◆ Exercise
Whenever the word "isBeq" appears in a line of the listing, copy that line.
*** Begin section ***
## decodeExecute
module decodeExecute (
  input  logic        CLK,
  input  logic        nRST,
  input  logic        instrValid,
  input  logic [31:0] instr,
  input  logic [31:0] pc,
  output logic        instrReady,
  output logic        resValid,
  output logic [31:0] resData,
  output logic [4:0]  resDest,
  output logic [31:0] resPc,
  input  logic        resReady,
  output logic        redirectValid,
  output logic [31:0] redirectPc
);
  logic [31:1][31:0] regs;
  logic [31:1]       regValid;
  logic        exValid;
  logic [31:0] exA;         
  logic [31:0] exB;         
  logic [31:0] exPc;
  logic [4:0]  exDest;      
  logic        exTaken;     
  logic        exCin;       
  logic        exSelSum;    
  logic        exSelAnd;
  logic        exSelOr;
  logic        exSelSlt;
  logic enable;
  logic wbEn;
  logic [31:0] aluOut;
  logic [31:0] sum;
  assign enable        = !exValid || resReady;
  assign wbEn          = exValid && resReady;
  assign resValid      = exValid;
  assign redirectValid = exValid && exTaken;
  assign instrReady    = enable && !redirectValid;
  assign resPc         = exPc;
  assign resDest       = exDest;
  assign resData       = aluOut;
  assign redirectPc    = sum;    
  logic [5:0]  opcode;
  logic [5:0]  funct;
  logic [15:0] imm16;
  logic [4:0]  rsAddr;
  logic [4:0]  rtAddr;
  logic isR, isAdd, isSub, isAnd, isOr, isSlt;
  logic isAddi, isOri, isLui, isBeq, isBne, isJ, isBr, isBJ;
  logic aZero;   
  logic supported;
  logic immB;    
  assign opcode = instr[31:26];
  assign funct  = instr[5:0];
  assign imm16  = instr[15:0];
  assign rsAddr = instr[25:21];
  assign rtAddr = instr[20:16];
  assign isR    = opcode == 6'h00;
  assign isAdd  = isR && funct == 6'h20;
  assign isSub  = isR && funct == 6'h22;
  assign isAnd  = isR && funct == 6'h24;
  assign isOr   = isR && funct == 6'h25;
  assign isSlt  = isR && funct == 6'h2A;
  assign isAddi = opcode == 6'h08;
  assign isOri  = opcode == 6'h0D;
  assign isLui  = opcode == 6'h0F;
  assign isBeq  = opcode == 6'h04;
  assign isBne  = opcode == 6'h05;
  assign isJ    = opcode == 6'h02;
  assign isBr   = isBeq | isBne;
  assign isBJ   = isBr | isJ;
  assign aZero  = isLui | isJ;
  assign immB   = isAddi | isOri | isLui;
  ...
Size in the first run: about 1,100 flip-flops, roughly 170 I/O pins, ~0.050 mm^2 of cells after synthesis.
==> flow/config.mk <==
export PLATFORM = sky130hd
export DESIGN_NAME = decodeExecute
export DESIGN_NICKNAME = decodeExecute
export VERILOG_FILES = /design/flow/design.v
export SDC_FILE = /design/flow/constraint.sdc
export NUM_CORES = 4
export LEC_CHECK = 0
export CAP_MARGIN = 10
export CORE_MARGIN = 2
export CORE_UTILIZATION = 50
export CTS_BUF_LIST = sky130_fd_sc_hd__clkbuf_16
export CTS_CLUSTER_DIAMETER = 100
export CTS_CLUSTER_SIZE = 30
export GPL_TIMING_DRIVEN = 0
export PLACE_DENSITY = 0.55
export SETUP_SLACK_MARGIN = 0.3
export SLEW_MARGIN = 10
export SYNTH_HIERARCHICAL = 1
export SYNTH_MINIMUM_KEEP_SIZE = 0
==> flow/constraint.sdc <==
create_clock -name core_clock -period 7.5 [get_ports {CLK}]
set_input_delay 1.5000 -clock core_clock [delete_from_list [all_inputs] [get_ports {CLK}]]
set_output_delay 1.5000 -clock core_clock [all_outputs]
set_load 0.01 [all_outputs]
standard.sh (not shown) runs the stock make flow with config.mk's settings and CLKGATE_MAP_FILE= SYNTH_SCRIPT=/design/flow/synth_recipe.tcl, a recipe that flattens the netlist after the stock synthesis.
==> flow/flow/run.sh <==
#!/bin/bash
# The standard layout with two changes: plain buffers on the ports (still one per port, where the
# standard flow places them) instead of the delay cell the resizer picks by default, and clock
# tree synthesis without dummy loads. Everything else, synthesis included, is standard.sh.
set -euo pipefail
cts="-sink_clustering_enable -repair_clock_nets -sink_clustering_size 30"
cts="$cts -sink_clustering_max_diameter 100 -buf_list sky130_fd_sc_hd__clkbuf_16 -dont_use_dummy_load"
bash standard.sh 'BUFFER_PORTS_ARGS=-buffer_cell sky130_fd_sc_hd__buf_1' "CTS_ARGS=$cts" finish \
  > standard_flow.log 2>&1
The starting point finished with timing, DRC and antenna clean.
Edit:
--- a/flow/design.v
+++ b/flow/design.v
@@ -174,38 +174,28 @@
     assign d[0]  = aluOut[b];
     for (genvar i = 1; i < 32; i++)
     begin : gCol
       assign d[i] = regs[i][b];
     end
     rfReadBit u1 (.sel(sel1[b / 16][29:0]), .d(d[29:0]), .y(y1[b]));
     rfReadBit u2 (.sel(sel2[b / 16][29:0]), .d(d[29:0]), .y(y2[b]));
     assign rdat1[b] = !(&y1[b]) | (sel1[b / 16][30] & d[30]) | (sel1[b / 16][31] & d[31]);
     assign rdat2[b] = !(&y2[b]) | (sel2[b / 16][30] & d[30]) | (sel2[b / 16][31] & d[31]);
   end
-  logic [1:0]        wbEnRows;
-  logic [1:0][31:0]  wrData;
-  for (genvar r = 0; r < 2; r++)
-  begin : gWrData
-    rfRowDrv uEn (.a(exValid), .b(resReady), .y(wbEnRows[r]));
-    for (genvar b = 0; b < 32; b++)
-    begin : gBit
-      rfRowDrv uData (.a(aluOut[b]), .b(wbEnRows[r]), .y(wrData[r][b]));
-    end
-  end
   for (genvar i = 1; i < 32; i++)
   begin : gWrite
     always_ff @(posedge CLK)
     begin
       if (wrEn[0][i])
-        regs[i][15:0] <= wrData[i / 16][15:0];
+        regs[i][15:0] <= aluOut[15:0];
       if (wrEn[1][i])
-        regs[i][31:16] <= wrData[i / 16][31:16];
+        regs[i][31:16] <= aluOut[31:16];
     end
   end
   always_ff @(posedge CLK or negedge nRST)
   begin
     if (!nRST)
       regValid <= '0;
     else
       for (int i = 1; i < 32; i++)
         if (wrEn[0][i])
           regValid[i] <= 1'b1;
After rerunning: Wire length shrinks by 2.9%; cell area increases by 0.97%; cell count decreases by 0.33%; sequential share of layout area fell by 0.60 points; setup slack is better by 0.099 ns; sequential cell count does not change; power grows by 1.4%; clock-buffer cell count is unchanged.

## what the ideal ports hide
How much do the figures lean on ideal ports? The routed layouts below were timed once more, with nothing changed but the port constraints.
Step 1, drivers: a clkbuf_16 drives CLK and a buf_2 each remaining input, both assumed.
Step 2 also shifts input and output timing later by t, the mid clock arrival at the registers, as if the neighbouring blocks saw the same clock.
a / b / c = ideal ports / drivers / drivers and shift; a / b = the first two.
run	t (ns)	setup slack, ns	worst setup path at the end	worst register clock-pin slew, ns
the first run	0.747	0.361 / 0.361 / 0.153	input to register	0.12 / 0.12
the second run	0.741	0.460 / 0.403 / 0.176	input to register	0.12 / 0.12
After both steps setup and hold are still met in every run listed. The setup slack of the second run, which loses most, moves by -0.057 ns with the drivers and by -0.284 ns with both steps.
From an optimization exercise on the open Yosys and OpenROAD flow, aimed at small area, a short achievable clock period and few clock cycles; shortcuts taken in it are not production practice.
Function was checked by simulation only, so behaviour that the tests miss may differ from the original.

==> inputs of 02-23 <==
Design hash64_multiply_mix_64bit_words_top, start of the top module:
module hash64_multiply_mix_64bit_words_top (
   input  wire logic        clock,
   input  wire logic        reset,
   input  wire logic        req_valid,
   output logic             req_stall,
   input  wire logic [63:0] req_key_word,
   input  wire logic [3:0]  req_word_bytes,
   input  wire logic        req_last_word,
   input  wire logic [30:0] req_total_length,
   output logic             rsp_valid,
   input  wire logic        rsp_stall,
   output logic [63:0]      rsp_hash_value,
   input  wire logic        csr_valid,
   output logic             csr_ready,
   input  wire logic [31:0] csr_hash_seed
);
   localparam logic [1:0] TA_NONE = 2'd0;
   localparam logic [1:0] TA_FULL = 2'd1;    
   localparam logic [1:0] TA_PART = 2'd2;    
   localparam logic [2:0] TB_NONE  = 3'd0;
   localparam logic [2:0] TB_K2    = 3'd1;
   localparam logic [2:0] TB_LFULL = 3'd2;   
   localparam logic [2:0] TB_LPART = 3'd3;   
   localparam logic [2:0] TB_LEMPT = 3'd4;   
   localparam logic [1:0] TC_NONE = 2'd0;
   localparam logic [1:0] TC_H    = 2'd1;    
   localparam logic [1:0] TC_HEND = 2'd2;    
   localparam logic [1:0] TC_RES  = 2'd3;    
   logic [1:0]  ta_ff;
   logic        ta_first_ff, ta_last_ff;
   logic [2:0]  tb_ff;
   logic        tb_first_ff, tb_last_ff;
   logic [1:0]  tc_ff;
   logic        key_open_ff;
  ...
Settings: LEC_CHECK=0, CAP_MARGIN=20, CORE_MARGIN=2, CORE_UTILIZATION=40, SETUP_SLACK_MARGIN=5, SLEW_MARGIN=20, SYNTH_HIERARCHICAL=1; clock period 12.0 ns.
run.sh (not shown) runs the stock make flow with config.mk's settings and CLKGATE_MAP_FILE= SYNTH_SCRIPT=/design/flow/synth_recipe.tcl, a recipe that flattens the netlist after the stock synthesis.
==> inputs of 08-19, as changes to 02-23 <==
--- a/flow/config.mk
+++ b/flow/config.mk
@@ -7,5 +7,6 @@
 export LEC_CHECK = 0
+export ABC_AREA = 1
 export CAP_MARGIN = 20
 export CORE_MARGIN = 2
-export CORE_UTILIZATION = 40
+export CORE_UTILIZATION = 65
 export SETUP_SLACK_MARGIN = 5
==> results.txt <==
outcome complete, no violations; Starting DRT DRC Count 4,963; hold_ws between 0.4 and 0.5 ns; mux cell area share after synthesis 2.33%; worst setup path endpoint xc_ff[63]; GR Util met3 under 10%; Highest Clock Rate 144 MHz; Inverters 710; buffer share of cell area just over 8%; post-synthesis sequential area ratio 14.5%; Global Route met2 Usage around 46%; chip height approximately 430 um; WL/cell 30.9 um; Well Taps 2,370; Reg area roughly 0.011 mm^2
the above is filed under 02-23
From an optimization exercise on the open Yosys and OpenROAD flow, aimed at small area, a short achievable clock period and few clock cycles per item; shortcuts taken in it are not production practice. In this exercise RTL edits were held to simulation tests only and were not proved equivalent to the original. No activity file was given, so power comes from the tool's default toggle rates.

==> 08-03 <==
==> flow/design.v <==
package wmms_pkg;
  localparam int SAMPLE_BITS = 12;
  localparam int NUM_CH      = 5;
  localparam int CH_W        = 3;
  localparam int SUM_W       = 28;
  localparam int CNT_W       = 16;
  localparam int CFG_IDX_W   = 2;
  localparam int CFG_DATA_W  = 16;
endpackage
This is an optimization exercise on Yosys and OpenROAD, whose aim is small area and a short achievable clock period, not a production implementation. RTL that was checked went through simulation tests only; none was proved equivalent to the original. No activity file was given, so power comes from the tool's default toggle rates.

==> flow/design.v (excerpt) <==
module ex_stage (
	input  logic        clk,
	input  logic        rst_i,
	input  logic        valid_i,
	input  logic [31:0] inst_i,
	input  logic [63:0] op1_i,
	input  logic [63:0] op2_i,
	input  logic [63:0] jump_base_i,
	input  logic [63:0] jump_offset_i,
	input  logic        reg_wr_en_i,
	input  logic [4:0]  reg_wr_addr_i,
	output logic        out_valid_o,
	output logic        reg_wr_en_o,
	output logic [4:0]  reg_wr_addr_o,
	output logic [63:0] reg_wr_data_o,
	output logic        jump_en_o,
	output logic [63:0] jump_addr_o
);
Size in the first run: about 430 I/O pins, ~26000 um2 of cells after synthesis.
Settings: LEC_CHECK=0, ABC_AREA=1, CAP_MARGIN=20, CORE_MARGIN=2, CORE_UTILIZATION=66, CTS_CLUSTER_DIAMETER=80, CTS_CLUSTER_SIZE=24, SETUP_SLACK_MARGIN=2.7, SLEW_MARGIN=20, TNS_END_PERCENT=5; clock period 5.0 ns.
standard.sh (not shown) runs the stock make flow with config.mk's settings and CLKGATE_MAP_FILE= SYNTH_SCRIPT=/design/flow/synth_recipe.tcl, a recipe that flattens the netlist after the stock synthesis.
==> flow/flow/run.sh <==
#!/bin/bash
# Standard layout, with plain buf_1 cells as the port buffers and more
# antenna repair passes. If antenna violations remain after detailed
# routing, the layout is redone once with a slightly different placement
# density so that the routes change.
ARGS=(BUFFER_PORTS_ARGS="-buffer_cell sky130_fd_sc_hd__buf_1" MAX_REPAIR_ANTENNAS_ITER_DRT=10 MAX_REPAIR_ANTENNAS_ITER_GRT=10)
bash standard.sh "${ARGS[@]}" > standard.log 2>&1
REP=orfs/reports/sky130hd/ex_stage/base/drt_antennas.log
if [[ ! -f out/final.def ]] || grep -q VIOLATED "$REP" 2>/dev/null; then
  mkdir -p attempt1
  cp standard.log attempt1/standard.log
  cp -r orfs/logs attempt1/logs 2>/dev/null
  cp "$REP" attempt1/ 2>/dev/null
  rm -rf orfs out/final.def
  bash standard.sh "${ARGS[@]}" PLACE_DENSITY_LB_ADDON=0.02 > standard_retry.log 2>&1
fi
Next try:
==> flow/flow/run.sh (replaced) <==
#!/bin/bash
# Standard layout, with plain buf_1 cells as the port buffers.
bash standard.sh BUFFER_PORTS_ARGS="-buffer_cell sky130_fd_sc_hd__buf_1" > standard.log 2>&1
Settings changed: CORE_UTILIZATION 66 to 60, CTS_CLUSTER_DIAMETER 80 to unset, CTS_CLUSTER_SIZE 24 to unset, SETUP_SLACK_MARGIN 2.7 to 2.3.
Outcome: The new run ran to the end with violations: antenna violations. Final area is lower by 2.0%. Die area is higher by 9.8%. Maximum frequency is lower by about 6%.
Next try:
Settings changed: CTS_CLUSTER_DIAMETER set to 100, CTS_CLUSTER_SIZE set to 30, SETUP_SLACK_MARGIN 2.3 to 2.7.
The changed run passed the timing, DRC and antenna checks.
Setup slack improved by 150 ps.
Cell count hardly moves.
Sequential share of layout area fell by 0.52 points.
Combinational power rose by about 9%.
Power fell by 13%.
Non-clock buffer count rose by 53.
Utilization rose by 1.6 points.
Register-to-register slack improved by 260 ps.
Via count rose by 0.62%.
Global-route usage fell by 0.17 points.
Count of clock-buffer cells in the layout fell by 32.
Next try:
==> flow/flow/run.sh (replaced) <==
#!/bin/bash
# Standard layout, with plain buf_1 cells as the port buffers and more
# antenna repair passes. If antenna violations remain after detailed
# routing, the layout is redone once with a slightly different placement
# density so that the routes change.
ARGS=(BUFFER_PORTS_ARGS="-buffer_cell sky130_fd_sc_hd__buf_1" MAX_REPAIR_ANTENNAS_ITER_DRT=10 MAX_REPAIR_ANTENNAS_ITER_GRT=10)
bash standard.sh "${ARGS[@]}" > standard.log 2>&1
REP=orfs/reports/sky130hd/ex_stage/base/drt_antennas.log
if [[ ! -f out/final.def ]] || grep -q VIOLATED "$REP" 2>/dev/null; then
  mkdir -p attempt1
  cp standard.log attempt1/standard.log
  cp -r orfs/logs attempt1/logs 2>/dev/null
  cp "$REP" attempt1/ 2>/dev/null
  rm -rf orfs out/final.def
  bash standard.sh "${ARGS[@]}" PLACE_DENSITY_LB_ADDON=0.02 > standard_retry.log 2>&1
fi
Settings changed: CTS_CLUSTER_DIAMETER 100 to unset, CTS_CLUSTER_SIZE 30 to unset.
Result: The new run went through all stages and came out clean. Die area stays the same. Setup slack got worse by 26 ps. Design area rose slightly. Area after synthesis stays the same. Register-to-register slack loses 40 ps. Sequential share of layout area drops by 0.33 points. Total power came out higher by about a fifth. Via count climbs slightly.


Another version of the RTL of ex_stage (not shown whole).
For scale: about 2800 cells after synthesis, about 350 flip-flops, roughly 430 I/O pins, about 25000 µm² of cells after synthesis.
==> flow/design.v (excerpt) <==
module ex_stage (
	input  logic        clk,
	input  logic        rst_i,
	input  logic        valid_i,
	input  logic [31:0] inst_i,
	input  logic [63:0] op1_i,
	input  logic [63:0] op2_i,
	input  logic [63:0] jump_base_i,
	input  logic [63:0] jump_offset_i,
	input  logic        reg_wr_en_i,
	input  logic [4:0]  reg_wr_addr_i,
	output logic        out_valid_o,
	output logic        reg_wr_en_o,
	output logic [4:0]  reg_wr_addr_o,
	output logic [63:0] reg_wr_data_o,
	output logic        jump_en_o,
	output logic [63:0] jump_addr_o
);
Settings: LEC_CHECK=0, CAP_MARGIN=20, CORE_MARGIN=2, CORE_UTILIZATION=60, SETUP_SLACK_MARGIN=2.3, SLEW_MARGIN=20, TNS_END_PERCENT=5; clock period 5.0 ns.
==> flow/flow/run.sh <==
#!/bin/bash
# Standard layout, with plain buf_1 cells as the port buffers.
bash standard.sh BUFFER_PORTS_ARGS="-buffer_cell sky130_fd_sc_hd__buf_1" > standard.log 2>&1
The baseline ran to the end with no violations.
*** End section ***
◆ Solution below
  logic isAddi, isOri, isLui, isBeq, isBne, isJ, isBr, isBJ;
  assign isBeq  = opcode == 6'h04;
  assign isBr   = isBeq | isBne;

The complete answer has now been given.